What must be even more infuriating to both the right-wing whingers, the worshippers of douchebro tech billionaires and those folks squatting at the intersection of those two bases, is a pivotal scene where the fragility of the monied, white patriarchal construct is utterly smashed – literally – by a poor, non-binary person of color (the terrific Janelle Monae) who inspires those around them to join in. Having just watched Harry & Meghan, I like to also think of this scene as the best possible finale of a hypothetical Season 10 of The Crown.
It is most fitting that the movie closes with the Beatles song that gifts the story with its title and central thesis, whose lyrics John Lennon crafted with a slew of nonsense imagery as a response to obsessive fans who scrutinized his words for every possible meaning either intended or not (to wit, the infamous story of the title of “Lucy in the Sky with Diamonds” being drawn from the initials of LSD). “Glass onion” for Lennon wasn’t even as complex as Johnson makes it – it was slang for a monocle, either Liverpudlian patois or (more likely) invented by Lennon himself. And what has Ben Shapiro’s stomach twisting in knots over this most recent iteration of the metaphor is that the idols for him and those who think like him have been exposed as fools. Like the glass onion, the meaning is right there, plain and obvious, despite Shapiro’s sloughing it off by alleging bad writing – like a six year old on the losing end of a playground scrap who screams “and you’re ugly too!”: this is all bullshit, you know it, and as special and as complicated as you try to claim it is, everyone can see the truth.
As the fable reminded us centuries ago, the Emperor has no clothes.

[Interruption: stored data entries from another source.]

===== config.mk =====
export PLATFORM = sky130hd
export DESIGN_NAME = ccol_div
export DESIGN_NICKNAME = d
export VERILOG_FILES = /design/src/sv/ccol_pkg.sv /design/src/sv/ccol_div.sv
export SDC_FILE = /design/constraint.sdc
export NUM_CORES = 2
export LEC_CHECK = 0
export BUFFER_PORTS_ARGS = -buffer_cell sky130_fd_sc_hd__buf_4
export CAP_MARGIN = 20
export CORE_MARGIN = 4
export CORE_UTILIZATION = 55
export CTS_CLUSTER_SIZE = 14
export DETAILED_ROUTE_END_ITERATION = 10
export MAX_ROUTING_LAYER = met4
export PLACE_DENSITY = 0.71
export SYNTH_ARGS = -nofsm -noshare
export SYNTH_HDL_FRONTEND = slang
export SYNTH_SLANG_ARGS = --single-unit

===== constraint.sdc =====
create_clock -name i_clk -period 40.8 [get_ports i_clk]
set_input_delay 2.04 -clock i_clk [delete_from_list [all_inputs] [get_ports i_clk]]
set_output_delay 2.04 -clock i_clk [all_outputs]
set_load 0.01 [all_outputs]

===== src/sv/ccol_pkg.sv =====
// shared types and constants for the circle collision tester
// used by ccol_sqrt, ccol_div and circle_shape_collision_test; no dependencies
package ccol_pkg;

    typedef enum logic [1:0] {
        REQ_POINT  = 2'd0,
        REQ_CIRCLE = 2'd1,
        REQ_RECT   = 2'd2,
        REQ_NONE   = 2'd3
    } t_req;

    // q2.14 unit and the distance below which the normal is forced upward
    localparam int NORM_ONE = 16384;
    localparam int NORM_EPS = 6;

    // squared distance, its root, divider numerator and quotient widths
    localparam int SQ_W   = 66;
    localparam int ROOT_W = 33;
    localparam int NUM_W  = 48;
    localparam int Q_W    = 15;

endpackage


===== src/sv/ccol_div.sv =====
// pipelined restoring divider for both normal components, two quotient bits per stage
// depends on ccol_pkg; quotient must fit in Q_W bits, sideband passes through
module ccol_div #(
    parameter int SIDE_W = 8
) (
    input  logic                        i_clk,
    input  logic                        i_rst_n,
    input  logic                        i_valid,
    output logic                        o_ready,
    input  logic [ccol_pkg::NUM_W-1:0]  i_numx,
    input  logic [ccol_pkg::NUM_W-1:0]  i_numy,
    input  logic [ccol_pkg::ROOT_W-1:0] i_den,
    input  logic [SIDE_W-1:0]           i_side,
    output logic                        o_valid,
    input  logic                        i_ready,
    output logic [ccol_pkg::Q_W-1:0]    o_qx,
    output logic [ccol_pkg::Q_W-1:0]    o_qy,
    output logic [SIDE_W-1:0]           o_side
);
    localparam int NW  = ccol_pkg::NUM_W;
    localparam int QW  = ccol_pkg::Q_W;
    localparam int DW  = ccol_pkg::ROOT_W;
    localparam int SPS = 2;
    localparam int NST = (QW + SPS - 1) / SPS;

    logic              r_vld  [NST];
    logic [NW-1:0]     r_remx [NST];
    logic [NW-1:0]     r_remy [NST];
    logic [QW-1:0]     r_qx   [NST];
    logic [QW-1:0]     r_qy   [NST];
    logic [DW-1:0]     r_den  [NST];
    logic [SIDE_W-1:0] r_side [NST];
    logic [NST:0]      rdy;

    assign rdy[NST] = i_ready;

    for (genvar k = 0; k < NST; k++) begin : g_st
        logic              vin;
        logic [NW-1:0]     remx_in;
        logic [NW-1:0]     remy_in;
        logic [QW-1:0]     qx_in;
        logic [QW-1:0]     qy_in;
        logic [DW-1:0]     den_in;
        logic [SIDE_W-1:0] side_in;
        logic [NW-1:0]     n_remx;
        logic [NW-1:0]     n_remy;
        logic [QW-1:0]     n_qx;
        logic [QW-1:0]     n_qy;

        if (k == 0) begin : g_first
            assign vin     = i_valid;
            assign remx_in = i_numx;
            assign remy_in = i_numy;
            assign qx_in   = '0;
            assign qy_in   = '0;
            assign den_in  = i_den;
            assign side_in = i_side;
        end else begin : g_next
            assign vin     = r_vld[k-1];
            assign remx_in = r_remx[k-1];
            assign remy_in = r_remy[k-1];
            assign qx_in   = r_qx[k-1];
            assign qy_in   = r_qy[k-1];
            assign den_in  = r_den[k-1];
            assign side_in = r_side[k-1];
        end

        assign rdy[k] = !r_vld[k] || rdy[k+1];

        always_comb begin
            logic [NW-1:0] dk;
            int            sh;
            dk     = '0;
            sh     = 0;
            n_remx = remx_in;
            n_remy = remy_in;
            n_qx   = qx_in;
            n_qy   = qy_in;
            for (int j = 0; j < SPS; j++) begin
                if (k * SPS + j < QW) begin
                    sh = QW - 1 - (k * SPS + j);
                    dk = NW'(den_in) << sh;
                    if (n_remx >= dk) begin
                        n_remx = n_remx - dk;
                        n_qx   = {n_qx[QW-2:0], 1'b1};
                    end else begin
                        n_qx   = {n_qx[QW-2:0], 1'b0};
                    end
                    if (n_remy >= dk) begin
                        n_remy = n_remy - dk;
                        n_qy   = {n_qy[QW-2:0], 1'b1};
                    end else begin
                        n_qy   = {n_qy[QW-2:0], 1'b0};
                    end
                end
            end
        end

        always_ff @(posedge i_clk) begin
            if (!i_rst_n) begin
                r_vld[k] <= 1'b0;
            end else if (rdy[k]) begin
                r_vld[k] <= vin;
            end
            if (rdy[k] && vin) begin
                r_remx[k] <= n_remx;
                r_remy[k] <= n_remy;
                r_qx[k]   <= n_qx;
                r_qy[k]   <= n_qy;
                r_den[k]  <= den_in;
                r_side[k] <= side_in;
            end
        end
    end

    assign o_ready = rdy[0];
    assign o_valid = r_vld[NST-1];
    assign o_qx    = r_qx[NST-1];
    assign o_qy    = r_qy[NST-1];
    assign o_side  = r_side[NST-1];

endmodule


# Word-level counts from Yosys, hierarchy flattened
# Memory sizes are Yosys's and may differ from the RTL's.
# Cells that the tools add are included.
# word_totals
inputBits,141
memories,7
ramBits,1344
output_inout_bits,40
reg_bits,0
# mem_list
memory,depth,width,read_ports,rd_ports_with_merged_regs,write_ports,line_no,source
r_remx,8,48,7,0,8,ccol_div.sv:27,logic [NW-1:0] r_remx [NST];
r_remy,8,48,7,0,8,ccol_div.sv:28,logic [NW-1:0] r_remy [NST];
r_den,8,33,7,0,8,ccol_div.sv:31,logic [DW-1:0] r_den [NST];
r_qx,8,15,8,0,8,ccol_div.sv:29,logic [QW-1:0] r_qx [NST];
r_qy,8,15,8,0,8,ccol_div.sv:30,logic [QW-1:0] r_qy [NST];
r_side,8,8,8,0,8,ccol_div.sv:32,logic [SIDE_W-1:0] r_side [NST];
+1 memories,n/a,n/a,n/a,n/a,n/a,n/a,
# op_classes
n_lt_le_gt_ge,30
bitwise,8
add_sub_neg,30
muxes,109
n_reduce_logical,24
# op_table
cell,n
2-to-1 mux 48 bit,30
>= comparator 48 x 33 -> 1 bit,2
>= comparator 48 x 34 -> 1 bit,2
>= comparator 48 x 35 -> 1 bit,2
>= comparator 48 x 36 -> 1 bit,2
>= comparator 48 x 37 -> 1 bit,2
>= comparator 48 x 38 -> 1 bit,2
>= comparator 48 x 39 -> 1 bit,2
>= comparator 48 x 40 -> 1 bit,2
>= comparator 48 x 41 -> 1 bit,2
>= comparator 48 x 42 -> 1 bit,2
>= comparator 48 x 43 -> 1 bit,2
>= comparator 48 x 44 -> 1 bit,2
>= comparator 48 x 45 -> 1 bit,2
>= comparator 48 x 46 -> 1 bit,2
>= comparator 48 x 47 -> 1 bit,2
subtractor 48 x 33 -> 48 bit,2
subtractor 48 x 34 -> 48 bit,2
subtractor 48 x 35 -> 48 bit,2
subtractor 48 x 36 -> 48 bit,2
subtractor 48 x 37 -> 48 bit,2
subtractor 48 x 38 -> 48 bit,2
subtractor 48 x 39 -> 48 bit,2
subtractor 48 x 40 -> 48 bit,2
12 further kinds,125

# Depth between registers and ports, before layout
# An unclocked memory read counts as a cell.
# depth
depth_word,14
mapped_depth,33
ltp_nobuf,31

# Least setup slack after synthesis
# Ideal clock, no wire load.
# synth_timing
kind,input -> register
start,input port i_ready
end,memory r_vld[6][0] (netlist: r_vld[1][2]) (data pin)
n_path_buf,0
path_slack_ns,25.668
path_stages,3
required_ns,40.577
setup_time_ns,0.223
arrival_ns,14.909
cell_sequence,nor2b_1 -> a21boi_0 -> and2_1
# synth_rtl
element,line_no,source
start: declaration,ccol_div.sv:15,"input logic i_ready,"
end: declaration,ccol_div.sv:26,logic r_vld [NST];

==> flow_metrics.py <==
metrics = {
    "setup_path": {
        "crit_fanout": 36,
        "end_kind": "flop",
        "startpoint_type": "primary input",
        "path_class": "in -> reg",
        "cp.arrival_ns": 10.38,
        "required_ns": 41.34,
    },
    "synth": {
        "yosysTopAreaCell": "edfxtp_1",
        "ys_seq_elements": 1117,
        "post-synth-top-count-cell": "edfxtp_1",
        "synth.distinct_cells": 104,
        "yosysWarnings": 0,
        "synth_common_cells": "edfxtp_1 (1,116), nand2_1 (1,087), a21oi_1 (1,048), ha_1 (990), nor2_1 (857)",
        "synth_edf_count": 1116,
        "synthCells": 11100,
        "synth-main-ff-cell": "edfxtp_1",
        "netlist_top_cells_area": "edfxtp_1 (34%), ha_1 (12%), a21oi_1 (5.3%)",
        "syn_nets": 12200,
        "yosysSeqAreaShare": 0.337,
        "syn_area_um2": 99400,
        "syn_avg_cell_area_um2": 8.96,
        "async_flop_share": 0,
        "synth_top_cell_area_share": 0.337,
    },
    "die": {
        "pin_count": 181,
        "fp.dieH_um": 433,
        "initial_core_util": 0.555,
        "coreArea_um2": 179000,
        "die-area_um2": 188000,
        "die_w_um": 433,
        "num_rows": 155,
    },
    "drt": {
        "wl_um": 358000,
        "wl_per_cell_um": 26.2,
        "detail-route-antenna-nets": 0,
        "vias": 88400,
        "drt_iter0_markers": 9210,
        "dr.pass1.iters": 9,
        "viasPerCell": 6.48,
        "drc": 0,
    },
    "placement": {
        "place.gp.congestion": 1.05,
        "dp_hpwl_um": 291000,
        "placedInstanceArea_um2": 103000,
        "port_buffers": 180,
    },
    "clocking": {
        "clk_path_buf_depth": 3,
        "clk_pin_slew_worst_paths_ns": 0.06,
        "cts-hold-fix-buffers": 0,
        "post_cts_buffers": 0,
        "ctsResizeCount": 0,
        "cts_tree": "built",
        "clock_latency_ns": 0.82,
        "cts_sinks": 1117,
        "cts_buffers": 131,
        "clock-root-buffer": "clkbuf_16",
        "h-tree-depth": 4,
    },
    "run": {
        "maxCapViolations": 0,
    },
    "pwr": {
        "power.density_nw_per_um2": 61.8,
        "leakagePower_uw": 0.0432,
        "peakVddDrop_mv": 0.0670,
        "finalPower_uw": 6660,
    },
    "timing": {
        "fin_crit_ns": 9.84,
        "rsz0062_at_grt": "no",
        "fmax_ghz": 0.102,
        "hold_ws_ns": 0.394,
        "finalHoldViolations": 0,
        "tns_ns": 0,
        "worst_pin_slew_ns": 1.14,
        "fin_worst_skew_ns": 0.0512,
        "drv_slew": 0,
        "max_slew_margin": 0.233,
        "setup_viol": 0,
        "timing.final.crit_share": 0.241,
    },
    "status": {
        "status": "finished clean",
    },
    "cells_and_area": {
        "nets": 12300,
        "final_area_um2": 108000,
        "area_growth_pct": 8.50,
        "drive_above_1_share": 0.0772,
        "fillers": 15600,
    },
    "hold_path": {
        "hold_path_class": "reg -> reg",
    },
    "global_route": {
        "grt_pass1_wl_um": 523000,
        "globalRouteOverflowTotal": 0,
        "grt_use_met3": 0.0501,
        "grt_start_max_net_pins": 136,
        "use_met2": 0.607,
        "grt_pass1_vias": 83600,
        "antenna_found_initial": 7,
        "use_met1": 0.445,
        "busiest_layer": "met2",
        "grt_use_total": 0.382,
    },
}
-- where the power goes --
part           switching (uW)  internal, uW  total (uW)  leakage [uW]
logic                    2250          1520        3770        0.0308
registers                 135          1540        1670        0.0102
clock network             518           704        1220       0.00214
-- worst paths after layout --
path,start,to,slack [ns],cells after the start
worst max-delay path,i_den[11],r_remx[0][15],30.96,26
worst min-delay path,r_qy[1][17],r_qy[1][34],0.39,0
worst max register to register,r_remx[2][8],r_remx[3][44],31.21,29
worst min register to register,r_qy[1][17],r_qy[1][34],0.39,0
-- sequential cells by signal (all words and copies together), names as in the netlist --
signal and cells:
r_vld 8, r_den 231, r_qy 71, r_remy 336, r_qx 71, r_side 64
r_remx 336
-- final cells by class --
class	count	area, um^2	area share
Antenna cell	5	12.5	0.000116
Clock buffer	157	3420	0.0317
Clock inverter	79	1030	0.00952
Inverter	574	2150	0.0200
Multi-Input combinational cell	9099	62700	0.581
Sequential cell	1117	33500	0.311
Tap cell	2355	2950	0.0273
Timing Repair Buffer	264	2020	0.0188
-- logic make-up (layout without fill, tap and decap cells) --
logic type	after synthesis	in the layout	synth area share
mux	307	307	0.0347
other cells	0	5	0
fa+ha+maj	1018	1018	0.130
compound gates	3399	3399	0.214
flops	1117	1117	0.337
buf+inv	868	1074	0.0336
xor+xnor	909	909	0.0801
simple gates	3466	3466	0.169
-- layer usage --
metal,part of all wire,vias up
met1,0.38,41900
met5,0,-
met4,0.092,0
li1,-,41500
met2,0.46,3891
met3,0.070,1154
-- cells in the final DEF, fill, tap and decap left out, types with 31 or more instances in the layout --
master / netlist / final
a2111oi_0: 31 / 31
a211o_1: 39 / 39
a211oi_1: 121 / 121
a21boi_0: 41 / 40
a21o_1: 453 / 453
a21oi_1: 1048 / 1046
a31oi_1: 98 / 95
and2_1: 85 / 83
and3_1: 104 / 104
and4_1: 43 / 43
buf_4: 7 / 258
clkbuf_16: 0 / 133
edfxtp_1: 1116 / 1116
ha_1: 990 / 990
inv_1: 562 / 561
mux2_2: 267 / 267
mux2i_1: 31 / 31
nand2_1: 1087 / 1087
nand2b_1: 142 / 142
nand3_1: 233 / 233
nand4_1: 187 / 187
nor2_1: 857 / 856
nor2b_1: 152 / 149
nor3_1: 182 / 182
nor4_1: 83 / 78
o211ai_1: 56 / 56
o21a_1: 155 / 155
o21ai_0: 817 / 816
o21bai_1: 119 / 119
o31a_1: 31 / 31
o31ai_1: 98 / 98
or2_2: 46 / 46
or3_1: 77 / 77
or4_1: 49 / 48
xnor2_1: 581 / 581
xor2_1: 328 / 328
-- critical path, cell delays in order --
cell,delay [ns]
buf_4,0.11
inv_1,0.40
ha_1,0.38
nand2_1,0.21
a21oi_1,0.07
o21ai_0,0.36
or3_1,0.23
nand4_1,0.12
and3b_1,0.22
or3_1,0.39
a21boi_0,0.56
o311ai_2,0.18
buf_4,0.30
mux2_2,0.34
ha_1,0.39
a221oi_1,0.38
o211ai_1,0.15
a2111o_1,0.39
a2111oi_0,0.44
nor3_1,0.20
a41o_1,0.31
o21a_1,0.23
o41ai_1,0.56
and3_1,0.57
buf_4,0.44
mux2_2,0.39
-- per-stage QoR --
stage	cells	utilization	setup WS, ns
after detailed placement	13400	0.577	30.25
final	13700	0.602	30.96
after global routing	13600	0.602	30.40
after CTS	13600	0.602	31.13
after floorplan	11100	-	25.67
after global placement	13400	0.577	30.26
Note: power is estimated with default switching activity, not from simulation.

In the culture war, Ben Shapiro and those of his ilk in are like the Japanese soldiers marooned on outlying islands decades after WWII – frothing more at the mouth with every bit of realization that sets in that they lost, ages ago. When art sets them off, it’s a good thing. When a movie made for a few hours’ entertainment sends them into a tweeting rage that gets them ratioed up the wazoo, it’s even better. If this particular art inspires a societal change that sees us finally turning away from blind worship of billionaires, its impact will be beyond measure. That is perhaps too much to hope for from a single Netflix movie – but, as with any onion, you have to at least begin with peeling the first layer.